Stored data

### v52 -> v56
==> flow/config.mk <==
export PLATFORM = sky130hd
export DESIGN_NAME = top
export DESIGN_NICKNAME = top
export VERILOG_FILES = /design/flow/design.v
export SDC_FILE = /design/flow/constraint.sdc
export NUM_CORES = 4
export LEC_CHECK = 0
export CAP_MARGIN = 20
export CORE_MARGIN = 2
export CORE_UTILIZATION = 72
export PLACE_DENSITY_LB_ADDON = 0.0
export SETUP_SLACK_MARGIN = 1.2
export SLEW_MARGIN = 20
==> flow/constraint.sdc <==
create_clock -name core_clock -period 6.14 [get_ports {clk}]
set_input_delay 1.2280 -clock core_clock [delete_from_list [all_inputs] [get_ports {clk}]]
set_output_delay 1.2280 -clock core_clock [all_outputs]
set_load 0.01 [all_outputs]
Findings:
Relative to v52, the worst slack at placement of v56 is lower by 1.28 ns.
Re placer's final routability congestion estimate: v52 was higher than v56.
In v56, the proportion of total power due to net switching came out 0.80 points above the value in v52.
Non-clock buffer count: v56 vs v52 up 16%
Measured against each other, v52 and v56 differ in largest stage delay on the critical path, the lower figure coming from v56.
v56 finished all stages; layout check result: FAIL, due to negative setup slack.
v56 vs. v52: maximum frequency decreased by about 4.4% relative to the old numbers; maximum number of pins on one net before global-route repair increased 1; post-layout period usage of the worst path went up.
==> flow/design.v <==
`timescale 1ns/1ps
module base2_alu #(
  parameter LAT_BIN = 1,   
  parameter LAT_DEC = 8,   
  parameter LAT_DUO = 6    
)(
  input  wire        clk,
  input  wire        rst,
  input  wire        start,
  input  wire [3:0]  opcode,
  input  wire [15:0] a,
  input  wire [15:0] b,
  output reg         busy,
  output reg         done,
  output reg  [31:0] result
);
  reg [7:0] countdown;
  wire [7:0] lat_sel =
      (opcode <= 4'd2) ? LAT_BIN :
      ((opcode <= 4'd5) ? LAT_DEC : LAT_DUO);
  wire [31:0] res_bin =
      (opcode==4'd0)   ? (a + b) :
      (opcode==4'd1)   ? (a - b) :
      (opcode==4'd2)   ? (a * b) :
      (opcode==4'd3)   ? (a + b) :
      (opcode==4'd4)   ? (a - b) :
      (opcode==4'd5) ? (a * 16'd10) :
      (opcode==4'd6) ? (a + b) :
      (opcode==4'd7) ? (a - b) :
      (opcode==4'd8)  ? (a * 16'd3) : 32'd0;
  always @(posedge clk) begin
    if (rst) begin
      busy <= 1'b0; done <= 1'b0; countdown <= 8'd0; result <= 32'd0;
    end else begin
      done <= 1'b0;
      if (start && !busy) begin
        busy      <= 1'b1;
        countdown <= (lat_sel==0) ? 1 : lat_sel;
      end else if (busy) begin
        if (countdown > 8'd1) begin
          countdown <= countdown - 8'd1;
        end else begin
          busy   <= 1'b0;
          done   <= 1'b1;
          result <= res_bin;
        end
      end
    end
  end
endmodule
`timescale 1ns/1ps
module base10_alu #(
  parameter LAT_DEC = 1,   
  parameter LAT_BIN = 6,   
  parameter LAT_DUO = 6    
)(
  input  wire        clk,
  input  wire        rst,
  input  wire        start,
  input  wire [3:0]  opcode,
  input  wire [15:0] a,
  input  wire [15:0] b,
  output reg         busy,
  output reg         done,
  output reg  [31:0] result
);
  reg [7:0] countdown;
  wire [7:0] lat_sel =
      ((opcode>=4'd3) && (opcode<=4'd5)) ? LAT_DEC :
      ((opcode<=4'd2) ? LAT_BIN : LAT_DUO);
  wire [31:0] res_bin =
      (opcode==4'd0)   ? (a + b) :
      (opcode==4'd1)   ? (a - b) :
      (opcode==4'd2)   ? (a * b) :
      (opcode==4'd3)   ? (a + b) :
      (opcode==4'd4)   ? (a - b) :
      (opcode==4'd5) ? (a * 16'd10) :
      (opcode==4'd6) ? (a + b) :
      (opcode==4'd7) ? (a - b) :
      (opcode==4'd8)  ? (a * 16'd3) : 32'd0;
  always @(posedge clk) begin
    if (rst) begin
      busy <= 1'b0; done <= 1'b0; countdown <= 8'd0; result <= 32'd0;
    end else begin
      done <= 1'b0;
      if (start && !busy) begin
        busy      <= 1'b1;
        countdown <= (lat_sel==0) ? 1 : lat_sel;
      end else if (busy) begin
        if (countdown > 8'd1) begin
          countdown <= countdown - 8'd1;
        end else begin
          busy   <= 1'b0;
          done   <= 1'b1;
          result <= res_bin;
        end
      end
    end
  end
endmodule
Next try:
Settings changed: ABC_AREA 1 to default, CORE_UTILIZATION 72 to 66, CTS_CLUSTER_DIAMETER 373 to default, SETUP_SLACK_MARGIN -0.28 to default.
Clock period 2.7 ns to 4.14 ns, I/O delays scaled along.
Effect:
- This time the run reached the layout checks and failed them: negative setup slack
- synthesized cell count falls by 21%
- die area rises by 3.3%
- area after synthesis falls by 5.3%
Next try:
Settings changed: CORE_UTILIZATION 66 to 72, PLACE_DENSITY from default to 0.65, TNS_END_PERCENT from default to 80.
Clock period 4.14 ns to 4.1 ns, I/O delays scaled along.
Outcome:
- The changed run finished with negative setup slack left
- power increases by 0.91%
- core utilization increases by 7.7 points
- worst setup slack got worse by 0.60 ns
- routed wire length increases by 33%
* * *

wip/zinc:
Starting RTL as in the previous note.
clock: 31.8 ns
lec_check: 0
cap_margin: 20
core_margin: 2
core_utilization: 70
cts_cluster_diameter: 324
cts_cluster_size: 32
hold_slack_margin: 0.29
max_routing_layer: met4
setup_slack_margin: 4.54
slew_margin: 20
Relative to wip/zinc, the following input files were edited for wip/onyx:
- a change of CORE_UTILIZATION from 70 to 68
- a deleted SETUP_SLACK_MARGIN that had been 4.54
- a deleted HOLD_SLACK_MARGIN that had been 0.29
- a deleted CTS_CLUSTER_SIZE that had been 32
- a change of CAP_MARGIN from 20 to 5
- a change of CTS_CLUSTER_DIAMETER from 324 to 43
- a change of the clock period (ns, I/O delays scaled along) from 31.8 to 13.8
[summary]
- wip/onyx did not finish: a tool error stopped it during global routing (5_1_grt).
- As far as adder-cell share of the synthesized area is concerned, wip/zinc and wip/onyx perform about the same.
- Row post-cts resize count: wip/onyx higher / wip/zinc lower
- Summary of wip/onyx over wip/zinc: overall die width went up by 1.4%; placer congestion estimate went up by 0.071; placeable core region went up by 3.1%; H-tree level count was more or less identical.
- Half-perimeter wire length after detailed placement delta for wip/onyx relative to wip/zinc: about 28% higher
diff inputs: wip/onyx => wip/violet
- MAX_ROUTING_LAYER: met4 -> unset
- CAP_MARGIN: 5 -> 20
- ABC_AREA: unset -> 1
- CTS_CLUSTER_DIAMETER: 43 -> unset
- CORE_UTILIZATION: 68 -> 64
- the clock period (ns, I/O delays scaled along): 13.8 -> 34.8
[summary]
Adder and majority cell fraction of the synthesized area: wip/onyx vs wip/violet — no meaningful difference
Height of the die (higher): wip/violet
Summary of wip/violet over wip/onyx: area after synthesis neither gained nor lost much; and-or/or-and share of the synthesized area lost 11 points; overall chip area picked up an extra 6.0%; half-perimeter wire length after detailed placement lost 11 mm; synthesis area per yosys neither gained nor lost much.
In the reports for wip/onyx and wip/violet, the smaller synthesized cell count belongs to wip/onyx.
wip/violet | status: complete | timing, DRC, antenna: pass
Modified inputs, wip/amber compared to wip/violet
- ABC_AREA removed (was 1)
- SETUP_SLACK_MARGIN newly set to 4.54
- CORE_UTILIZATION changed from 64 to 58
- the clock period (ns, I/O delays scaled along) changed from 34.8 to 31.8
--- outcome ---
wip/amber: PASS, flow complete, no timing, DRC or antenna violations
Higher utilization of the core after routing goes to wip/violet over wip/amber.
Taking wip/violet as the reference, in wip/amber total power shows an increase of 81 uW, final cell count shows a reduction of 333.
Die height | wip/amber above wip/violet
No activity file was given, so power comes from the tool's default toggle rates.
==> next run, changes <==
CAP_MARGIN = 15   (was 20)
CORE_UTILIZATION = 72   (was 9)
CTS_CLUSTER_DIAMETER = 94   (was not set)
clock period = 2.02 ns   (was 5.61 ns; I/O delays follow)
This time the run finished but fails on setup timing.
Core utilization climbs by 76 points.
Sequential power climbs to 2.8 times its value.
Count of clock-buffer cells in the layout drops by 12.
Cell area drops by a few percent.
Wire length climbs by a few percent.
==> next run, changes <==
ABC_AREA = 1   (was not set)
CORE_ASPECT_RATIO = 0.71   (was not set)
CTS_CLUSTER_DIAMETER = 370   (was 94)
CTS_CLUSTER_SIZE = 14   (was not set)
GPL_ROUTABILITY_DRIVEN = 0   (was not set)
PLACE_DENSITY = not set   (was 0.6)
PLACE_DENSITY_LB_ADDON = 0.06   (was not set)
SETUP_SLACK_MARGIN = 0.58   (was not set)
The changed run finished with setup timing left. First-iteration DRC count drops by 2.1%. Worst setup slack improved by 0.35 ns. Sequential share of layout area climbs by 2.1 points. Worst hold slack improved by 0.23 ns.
==> flow/design.v (excerpt) <==
module div_unit
(
    input  logic        clk,
    input  logic        rst,
    input  logic        issue,           
    input  logic [2:0]  funct3,          
    input  logic [6:0]  opcode,
    input  logic [4:0]  rd,
    input  logic [5:0]  pd,
    input  logic [2:0]  rob_idx,
    input  logic [31:0] pc,
    input  logic [31:0] ps1_value,
    input  logic [31:0] ps2_value,
    output logic        ready,           
    input  logic        cdb_dequeue,     
    output logic        res_valid,
    output logic [4:0]  res_rd,
    output logic [5:0]  res_pd,
    output logic [2:0]  res_rob_idx,
    output logic [31:0] res_value,
    output logic [31:0] res_rs1_value,
    output logic [31:0] res_rs2_value,
    output logic [31:0] res_pc,
    output logic [31:0] res_pc_next,
    output logic [6:0]  res_opcode
);
Size: ~260 flip-flops, roughly 310 I/O pins.
make LEC_CHECK=0 CAP_MARGIN=20 CORE_MARGIN=2 CORE_UTILIZATION=64 SLEW_MARGIN=20 finish   # period 3.72 ns
run.sh (not shown) runs the stock make flow with config.mk's settings and CLKGATE_MAP_FILE=.
The starting point finished with negative setup slack left.
Edit:
- CORE_UTILIZATION: 64 -> 72
- SETUP_SLACK_MARGIN: default -> -0.36
- clock period: 3.72 -> 3.7 ns (I/O delays scaled with it)
Effect: The new run reached the layout checks and failed them: negative setup slack. Worst setup slack degrades by 0.31 ns. Core utilization increases by 9.0 points. Global-route usage increases by 16 points. Final area decreases slightly. Routed wire length increases by a quarter to a third. Cell count decreases slightly. Synthesized cell count is unchanged. Clock-buffer cell count decreases by 1. Sequential power increases by a few percent. Die size decreases by roughly a tenth. Via count increases by about a fifth.

---

## P
div_unit again, from the RTL that the note above started with.
Settings: LEC_CHECK=0, ABC_AREA=1, CAP_MARGIN=15, CELL_PAD_IN_SITES_DETAIL_PLACEMENT=0, CELL_PAD_IN_SITES_GLOBAL_PLACEMENT=3, CORE_MARGIN=6, CORE_UTILIZATION=70, CTS_CLUSTER_DIAMETER=363, CTS_CLUSTER_SIZE=23, GPL_ROUTABILITY_DRIVEN=1, GPL_TIMING_DRIVEN=1, HOLD_SLACK_MARGIN=-0.05, PLACE_DENSITY_LB_ADDON=0.02, SETUP_SLACK_MARGIN=0.71, SLEW_MARGIN=20, TNS_END_PERCENT=35; clock period 5.58 ns.
FAIL P @ 3_1_place_gp_skip_io: tool exited with error
Inputs modified between P and Q:
- CELL_PAD_IN_SITES_DETAIL_PLACEMENT removed (was 0)
- CTS_CLUSTER_SIZE changed from 23 to 90
- CAP_MARGIN changed from 15 to 40
- HOLD_SLACK_MARGIN removed (was -0.05)
- PLACE_DENSITY newly set to 0.8
- CORE_UTILIZATION changed from 70 to 63
- PLACE_DENSITY_LB_ADDON removed (was 0.02)
- CELL_PAD_IN_SITES_GLOBAL_PLACEMENT removed (was 3)
- CTS_CLUSTER_DIAMETER removed (was 363)
- SETUP_SLACK_MARGIN changed from 0.71 to -0.02
- TNS_END_PERCENT changed from 35 to 55
- GPL_ROUTABILITY_DRIVEN removed (was 1)
- CORE_MARGIN changed from 6 to 2
- the clock period (ns, I/O delays scaled along) changed from 5.58 to 4.88
==> comparison <==
Q was carried through to the last stage, and its layout satisfied the timing, DRC and antenna checks.
As far as synthesized cell area goes, P and Q are indistinguishable; the numbers are identical.
Placeable core region (Q vs. P) increases by more than 10%
P → Q: number of placement rows rose 6.8%, xor/xnor share of the synthesized area about even.
Comparing Q against P, there is no change at all in area share of and/or/nand/nor cells after synthesis.
NOTE: die area in Q exceeds that of P
Register share after synthesis across Q and P: no real change.
Q vs P: effective utilization at floorplan down
~same share of synthesized registers carrying an async set or reset in Q and P
From P to Q the numbers moved as follows: post-synth area from yosys stat flat; vertical die size up about 0.5%.
Changes in R relative to Q:
- GPL_TIMING_DRIVEN: 1 -> unset
- HOLD_SLACK_MARGIN: unset -> 0.29
- SETUP_SLACK_MARGIN: -0.02 -> 0.05
- CORE_UTILIZATION: 63 -> 67
- CTS_CLUSTER_SIZE: 90 -> 37
- TNS_END_PERCENT: 55 -> unset
- CAP_MARGIN: 40 -> 20
- PLACE_DENSITY: 0.8 -> unset
- the clock period (ns, I/O delays scaled along): 4.88 -> 3.32
==> comparison <==
Finished, but not clean: R, with negative setup slack.
R vs Q, final cycle utilization of the critical path went up by 20 points.
R gives more total track usage than Q did.
Taking Q as the reference point, the clock-buffer cell count of R rises by about 13%.
Q has a higher worst setup slack than R.
Compared with Q, in R total wirelength of the detailed-routed design went up; final cell count went up; post-layout total power went up.
Q → R: cell area after layout shows an increase of 4.9%, clock group share of total power shows a reduction of 1.1 points.
For R, the worst setup path startpoint was div.shadow_input[40], unlike Q, where it was div.div_ip.q_reg[1].
Here is what was changed in the inputs of S compared with R.
- SETUP_SLACK_MARGIN now 0.31, was 0.05
- HOLD_SLACK_MARGIN no longer set, was 0.29
- TNS_END_PERCENT now 55, previously not set
- CORE_UTILIZATION now 70, was 67
- PLACE_DENSITY now 0.8, previously not set
- GPL_TIMING_DRIVEN now 1, previously not set
- CAP_MARGIN now 40, was 20
- ABC_AREA no longer set, was 1
- the clock period (ns, I/O delays scaled along) now 4.88, was 3.32
Results
The flow completed for S, but it is not clean: the layout still shows negative setup slack.
On S: hold slack is 0.035 ns lower than what R gave.
Timing startpoint of the critical path: div.shadow_input[40] -> R, div.div_ip.r_reg[8] -> S
Note that the design area recorded for R amounts to 1.13 times the value seen in S.
Between R and S, the flow reports post-cts repair resize count decreasing by more than half.
S vs R — detailed-route via count dropped by more than a quarter
R -> S: routed wire length decreased by more than a quarter
Wire length of the first global-routing pass: S vs R down 17000 microns
S vs. R: total iterations of the first detailed-routing run went down by 1.
No activity file was given, so power comes from the tool's default toggle rates.
## axis_matmul2x2
module axis_matmul2x2(
    input                       clk             ,
    input                       rst             ,
    input                       s_axis_tvalid   ,
    input     [31 : 0]          s_axis_tdata    ,
    input                       s_axis_tlast    ,
    output                      s_axis_tready   ,
    output                      m_axis_tvalid   ,
    output    [31 : 0]          m_axis_tdata    ,
    output                      m_axis_tlast    ,
    input                       m_axis_tready   
);
    wire [3:0]  io_in_a_0;
    wire [3:0]  io_in_a_1;
    wire [3:0]  io_in_b_0;
    wire [3:0]  io_in_b_1;
    wire [15:0] io_out_c_0;
    wire [15:0] io_out_c_1;
    assign io_in_a_0 = s_axis_tdata[00+:4];
    assign io_in_a_1 = s_axis_tdata[08+:4];
    assign io_in_b_0 = s_axis_tdata[16+:4];
    assign io_in_b_1 = s_axis_tdata[24+:4];
    assign m_axis_tdata = {io_out_c_1,io_out_c_0};
    assign m_axis_tlast = m_axis_tvalid;
    top u_top(
        .clock        (clk              ),
        .reset        (rst              ),
        .io_in_valid  (s_axis_tvalid    ),
        .io_out_ready (s_axis_tready    ),
        .io_in_a_0    (io_in_a_0        ),
        .io_in_a_1    (io_in_a_1        ),
        .io_in_b_0    (io_in_b_0        ),
        .io_in_b_1    (io_in_b_1        ),
        .io_in_c_0    (16'b0            ),
        .io_in_c_1    (16'b0            ),
        .io_out_valid (m_axis_tvalid    ),
  ...
Size in the first run: roughly 290 flip-flops, roughly 72 I/O pins, ~14000 µm² of cells after synthesis.
==> flow/config.mk <==
export PLATFORM = sky130hd
export DESIGN_NAME = axis_matmul2x2
export DESIGN_NICKNAME = axis_matmul2x2
export VERILOG_FILES = /design/flow/design.v
export SDC_FILE = /design/flow/constraint.sdc
export NUM_CORES = 4
export LEC_CHECK = 0
export ABC_AREA = 1
export CAP_MARGIN = 0
export CORE_MARGIN = 2
export CORE_UTILIZATION = 72
export CTS_CLUSTER_DIAMETER = 209
export SETUP_SLACK_MARGIN = -0.43
export SLEW_MARGIN = 20
==> flow/constraint.sdc <==
create_clock -name core_clock -period 4.56 [get_ports {clk}]
set_input_delay 0.9120 -clock core_clock [delete_from_list [all_inputs] [get_ports {clk}]]
set_output_delay 0.9120 -clock core_clock [all_outputs]
set_load 0.01 [all_outputs]
run.sh (not shown) runs the stock make flow with config.mk's settings and CLKGATE_MAP_FILE=.
The first run completed, yet does not pass: setup timing.
Change:
ABC_AREA = not set   (was 1)
CAP_MARGIN = 20   (was 0)
CTS_CLUSTER_DIAMETER = not set   (was 209)
SETUP_SLACK_MARGIN = not set   (was -0.43)
clock period = 9.59 ns   (was 4.56 ns; I/O delays follow)
Result: This time the run completed without violations; hold slack hardly moves; clock-buffer cell count falls by 6; fmax is lower by 11%; setup slack improved by 4200 ps; final area came out lower by 1.3%; non-clock buffer count came out lower by 29; final cell count fell by 11%; core utilization came out lower by 2.2 points.

* * *

Setup of v11:
Starting RTL as in the previous note.
export LEC_CHECK = 0
export ABC_AREA = 1
export CAP_MARGIN = 20
export CORE_MARGIN = 7
export CORE_UTILIZATION = 40
export CTS_CLUSTER_SIZE = 35
export HOLD_SLACK_MARGIN = 0.07
export SLEW_MARGIN = 10
create_clock -name core_clock -period 6.48 [get_ports {clk}]
[inputs] v6 vs v11
Settings: CORE_UTILIZATION: 40 -> 52; CELL_PAD_IN_SITES_GLOBAL_PLACEMENT: unset -> 3; CORE_ASPECT_RATIO: unset -> 1.29; SETUP_SLACK_MARGIN: unset -> -0.44; CTS_CLUSTER_DIAMETER: unset -> 57; ABC_AREA: 1 -> 0.
==> results <==
- Stage in which a tool error killed v6: global placement without I/O.
- On average size of a mapped cell: between v6 and v11, it ends up lower for v11.
- Number of cells produced by synthesis sits lower in v6 than in v11.
- Per the comparison of v6 with v11, cell count in the Yosys report -201, floorplan die area -about 20%, cell area after synthesis +about 2.4%, Yosys chip area +330 sq um, pre-placement core utilization +13 points.
- Die span in y, v6 and v11: larger value in v6
### v6 -> v42
Settings: a change of CELL_PAD_IN_SITES_GLOBAL_PLACEMENT from 3 to 1; a deleted SETUP_SLACK_MARGIN that had been -0.44; a change of CTS_CLUSTER_SIZE from 35 to 22; an added PLACE_DENSITY of 0.47; an added CELL_PAD_IN_SITES_DETAIL_PLACEMENT of 2; an added MIN_ROUTING_LAYER of met2; a change of the clock period (ns, I/O delays scaled along) from 6.48 to 10.0.
Notes after the runs:
- clock tree synthesis: v42 exited with error
- Reported for v6 and v42, chip height turned out identical to the last digit.
- From v6 to v42 the numbers moved as follows: simple-gate share of the synthesized area ~0 delta, mapped cell area ~0 delta, gate count after technology mapping ~0 delta, mean post-synth cell area ~0 delta, compound-cell area share of the yosys netlist ~0 delta.
Changes in v23 relative to v42:
Settings: CTS_CLUSTER_SIZE removed (was 22); CELL_PAD_IN_SITES_DETAIL_PLACEMENT removed (was 2); CORE_MARGIN changed from 7 to 2; CORE_UTILIZATION changed from 52 to 41; MIN_ROUTING_LAYER removed (was met2); CORE_ASPECT_RATIO removed (was 1.29); PLACE_DENSITY removed (was 0.47); CTS_CLUSTER_DIAMETER removed (was 57); HOLD_SLACK_MARGIN removed (was 0.07); ABC_AREA removed (was 0); CELL_PAD_IN_SITES_GLOBAL_PLACEMENT removed (was 1); SLEW_MARGIN changed from 10 to 20; the clock period (ns, I/O delays scaled along) changed from 10.0 to 7.16.
- v23 vs. v42: total die size has increased; share of the synthesized netlist area taken by xor and xnor gates has remained practically unchanged.
- Max cell area reported after detailed placement across v23 and v42: v23
- As far as count of flip-flops with a built-in enable after synthesis goes, v23 and v42 are indistinguishable; the numbers are identical.
- Every run in v23 and v42 closed cleanly, with the single exception of v42.
- v42 | ERROR | clock tree synthesis
- In v23, area of the core is higher than in v42.
### v23 -> v37
Settings: CORE_UTILIZATION: 41 -> 68; the clock period (ns, I/O delays scaled along): 7.16 -> 5.81.
==> results <==
Although it ran to completion, v37 produced a layout that fails the final checks because of negative setup slack. v23 has a higher count of clock buffers in the final design than v37. Status: clock input transition at the sequential cells of the worst setup and hold paths parity (v37, v23). v23 reports its capturing element of the worst setup path as u_top.sa.sa_1_1.c_reg[15] while v37 reports u_top.sa.sa_1_0.c_reg[15]. [compare] base=v23 new=v37: final layout net count rose 0.37%, sequential power now larger. Post-cts repair resize count on v37 is up relative to v23. Of v23 and v37, the run reporting the higher total non-filler cell area in the finished layout was v37. Post-detailed-route wirelength per cell grows by more than 10% when moving from v23 to v37. Against v23, maximum operating frequency in v37 rose by a little under 10%.
--- input diff v37..v51 ---
Settings: CORE_UTILIZATION: 68 -> 40; the clock period (ns, I/O delays scaled along): 5.81 -> 7.65.
### Flow results
- v51 went all the way through the flow, and no timing, DRC or antenna check failed.
- Diff v37..v51 | synthesized cell count | unchanged
- Looking at start point of the critical path, the u_top.sa.sa_0_0.mac.mul.pp_generator.sign_com[2] result is from v51; the u_top.sa.sa_1_0.mac.mul.pp_generator.pp_0[2] one comes from v37.
- The final reports for v51 and v37 show net switching component of the power lower in the former.
- v51: first-pass GRT wire length is 2.0% lower than what v37 reported.
- Relative to v37, number of cells on the critical path decreased by 3 in v51.
- Compared with v37, v51 instantiates a larger number of standard cells.
- Changes observed in v51 relative to v37: die area went up by 15000 sq um; global-route met3 utilization decreased by 2.1 points relative to the old numbers.
Power figures rest on the tool's default switching activity, not on a simulated workload.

# Problem:
Look above for the line holding "- The changed" and the line holding "slew_margin: 20", then output exactly those two lines and every line between them, nothing more.

# Reply:
- The changed run finished with negative setup slack left
- power increases by 0.91%
- core utilization increases by 7.7 points
- worst setup slack got worse by 0.60 ns
- routed wire length increases by 33%
* * *

wip/zinc:
Starting RTL as in the previous note.
clock: 31.8 ns
lec_check: 0
cap_margin: 20
core_margin: 2
core_utilization: 70
cts_cluster_diameter: 324
cts_cluster_size: 32
hold_slack_margin: 0.29
max_routing_layer: met4
setup_slack_margin: 4.54
slew_margin: 20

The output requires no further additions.